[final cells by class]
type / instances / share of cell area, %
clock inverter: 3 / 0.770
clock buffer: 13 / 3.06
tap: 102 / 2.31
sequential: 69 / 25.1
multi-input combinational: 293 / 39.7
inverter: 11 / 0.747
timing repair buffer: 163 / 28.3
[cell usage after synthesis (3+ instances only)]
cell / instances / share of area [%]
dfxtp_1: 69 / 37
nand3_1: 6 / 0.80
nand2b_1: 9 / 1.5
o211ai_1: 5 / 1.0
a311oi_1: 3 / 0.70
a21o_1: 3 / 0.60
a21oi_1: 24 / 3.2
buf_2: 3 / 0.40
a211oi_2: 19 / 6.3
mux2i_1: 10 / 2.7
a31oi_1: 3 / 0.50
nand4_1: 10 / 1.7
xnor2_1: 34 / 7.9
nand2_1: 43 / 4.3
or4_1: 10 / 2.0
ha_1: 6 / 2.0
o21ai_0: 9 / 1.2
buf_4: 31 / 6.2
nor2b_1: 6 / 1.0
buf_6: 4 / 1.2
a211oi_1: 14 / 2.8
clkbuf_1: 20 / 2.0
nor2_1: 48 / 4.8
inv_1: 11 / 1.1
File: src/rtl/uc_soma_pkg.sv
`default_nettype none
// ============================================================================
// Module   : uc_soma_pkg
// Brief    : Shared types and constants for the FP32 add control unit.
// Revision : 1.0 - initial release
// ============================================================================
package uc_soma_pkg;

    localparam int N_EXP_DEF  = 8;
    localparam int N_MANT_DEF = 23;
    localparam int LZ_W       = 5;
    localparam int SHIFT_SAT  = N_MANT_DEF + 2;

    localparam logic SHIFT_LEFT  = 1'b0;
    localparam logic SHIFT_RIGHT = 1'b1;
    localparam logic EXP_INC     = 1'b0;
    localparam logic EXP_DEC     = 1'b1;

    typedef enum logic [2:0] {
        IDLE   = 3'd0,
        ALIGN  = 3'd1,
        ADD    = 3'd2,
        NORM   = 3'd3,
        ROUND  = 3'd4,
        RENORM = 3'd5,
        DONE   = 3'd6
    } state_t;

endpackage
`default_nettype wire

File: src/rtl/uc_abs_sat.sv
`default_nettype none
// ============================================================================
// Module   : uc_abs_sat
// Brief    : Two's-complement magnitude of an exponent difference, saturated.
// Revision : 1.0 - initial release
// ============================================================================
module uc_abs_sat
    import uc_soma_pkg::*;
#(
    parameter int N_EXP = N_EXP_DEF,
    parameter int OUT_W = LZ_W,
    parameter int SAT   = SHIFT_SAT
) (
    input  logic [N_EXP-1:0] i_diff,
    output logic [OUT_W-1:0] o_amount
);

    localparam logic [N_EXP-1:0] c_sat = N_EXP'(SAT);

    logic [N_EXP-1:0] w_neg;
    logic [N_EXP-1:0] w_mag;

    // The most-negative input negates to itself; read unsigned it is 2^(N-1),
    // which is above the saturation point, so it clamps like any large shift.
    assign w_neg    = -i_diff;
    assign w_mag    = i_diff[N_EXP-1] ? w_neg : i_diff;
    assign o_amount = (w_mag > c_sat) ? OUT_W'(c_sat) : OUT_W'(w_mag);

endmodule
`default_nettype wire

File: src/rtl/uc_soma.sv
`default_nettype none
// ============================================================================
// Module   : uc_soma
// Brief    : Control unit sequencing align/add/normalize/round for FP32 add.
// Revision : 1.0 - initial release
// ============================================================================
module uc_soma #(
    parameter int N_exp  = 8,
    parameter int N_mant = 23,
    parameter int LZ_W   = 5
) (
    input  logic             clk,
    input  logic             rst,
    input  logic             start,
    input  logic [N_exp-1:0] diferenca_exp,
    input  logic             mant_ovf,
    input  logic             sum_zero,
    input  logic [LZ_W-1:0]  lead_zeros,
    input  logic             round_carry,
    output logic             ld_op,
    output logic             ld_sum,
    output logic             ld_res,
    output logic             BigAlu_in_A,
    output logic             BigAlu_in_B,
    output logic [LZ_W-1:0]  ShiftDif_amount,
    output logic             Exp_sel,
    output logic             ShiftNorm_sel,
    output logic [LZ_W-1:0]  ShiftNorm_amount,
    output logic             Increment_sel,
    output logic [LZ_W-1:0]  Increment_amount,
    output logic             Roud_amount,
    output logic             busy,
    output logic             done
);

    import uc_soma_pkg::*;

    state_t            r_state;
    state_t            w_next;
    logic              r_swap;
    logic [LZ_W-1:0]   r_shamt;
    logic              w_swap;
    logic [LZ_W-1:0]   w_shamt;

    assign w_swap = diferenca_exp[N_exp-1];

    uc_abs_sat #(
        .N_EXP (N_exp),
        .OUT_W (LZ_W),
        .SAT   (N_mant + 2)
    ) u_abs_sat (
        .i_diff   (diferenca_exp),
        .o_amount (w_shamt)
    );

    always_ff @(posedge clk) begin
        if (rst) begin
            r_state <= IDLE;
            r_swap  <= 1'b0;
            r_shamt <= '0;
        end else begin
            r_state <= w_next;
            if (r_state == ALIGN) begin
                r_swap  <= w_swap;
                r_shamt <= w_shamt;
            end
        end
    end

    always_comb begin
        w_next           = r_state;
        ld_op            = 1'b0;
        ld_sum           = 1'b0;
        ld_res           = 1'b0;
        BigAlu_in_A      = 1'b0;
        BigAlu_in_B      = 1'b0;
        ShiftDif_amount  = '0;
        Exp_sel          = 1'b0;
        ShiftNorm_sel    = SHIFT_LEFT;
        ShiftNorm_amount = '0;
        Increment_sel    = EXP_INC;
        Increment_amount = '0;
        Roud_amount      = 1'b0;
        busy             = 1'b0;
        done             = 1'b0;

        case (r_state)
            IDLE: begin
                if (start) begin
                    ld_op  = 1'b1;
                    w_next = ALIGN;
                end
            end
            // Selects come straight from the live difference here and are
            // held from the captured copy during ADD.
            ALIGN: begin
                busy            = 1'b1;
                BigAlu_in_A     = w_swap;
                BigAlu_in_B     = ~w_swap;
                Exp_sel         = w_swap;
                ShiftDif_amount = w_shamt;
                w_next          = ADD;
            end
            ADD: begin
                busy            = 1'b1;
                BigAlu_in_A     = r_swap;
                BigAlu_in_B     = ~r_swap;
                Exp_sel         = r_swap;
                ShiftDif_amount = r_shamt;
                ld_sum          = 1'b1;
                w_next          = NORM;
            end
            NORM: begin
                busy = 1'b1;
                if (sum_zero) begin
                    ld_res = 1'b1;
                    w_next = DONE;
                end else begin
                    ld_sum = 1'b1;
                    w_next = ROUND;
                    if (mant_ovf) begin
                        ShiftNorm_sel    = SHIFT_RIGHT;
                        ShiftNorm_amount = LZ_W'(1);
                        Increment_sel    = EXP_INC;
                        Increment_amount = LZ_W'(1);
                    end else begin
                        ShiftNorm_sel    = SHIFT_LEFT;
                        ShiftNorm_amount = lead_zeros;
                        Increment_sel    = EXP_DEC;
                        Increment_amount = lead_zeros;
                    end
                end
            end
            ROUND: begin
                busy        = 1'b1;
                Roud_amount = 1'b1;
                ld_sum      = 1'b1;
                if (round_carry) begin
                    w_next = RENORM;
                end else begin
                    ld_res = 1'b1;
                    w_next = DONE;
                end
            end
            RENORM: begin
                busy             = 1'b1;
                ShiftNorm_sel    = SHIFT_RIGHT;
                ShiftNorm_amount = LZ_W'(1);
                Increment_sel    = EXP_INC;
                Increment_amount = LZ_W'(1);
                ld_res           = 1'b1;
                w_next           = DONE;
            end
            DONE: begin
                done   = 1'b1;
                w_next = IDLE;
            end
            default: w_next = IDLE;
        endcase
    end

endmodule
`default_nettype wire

_Your assignment_.
The word to find is "clock". Copy every line of the data that holds it.

_Response below_.
clock inverter: 3 / 0.770
clock buffer: 13 / 3.06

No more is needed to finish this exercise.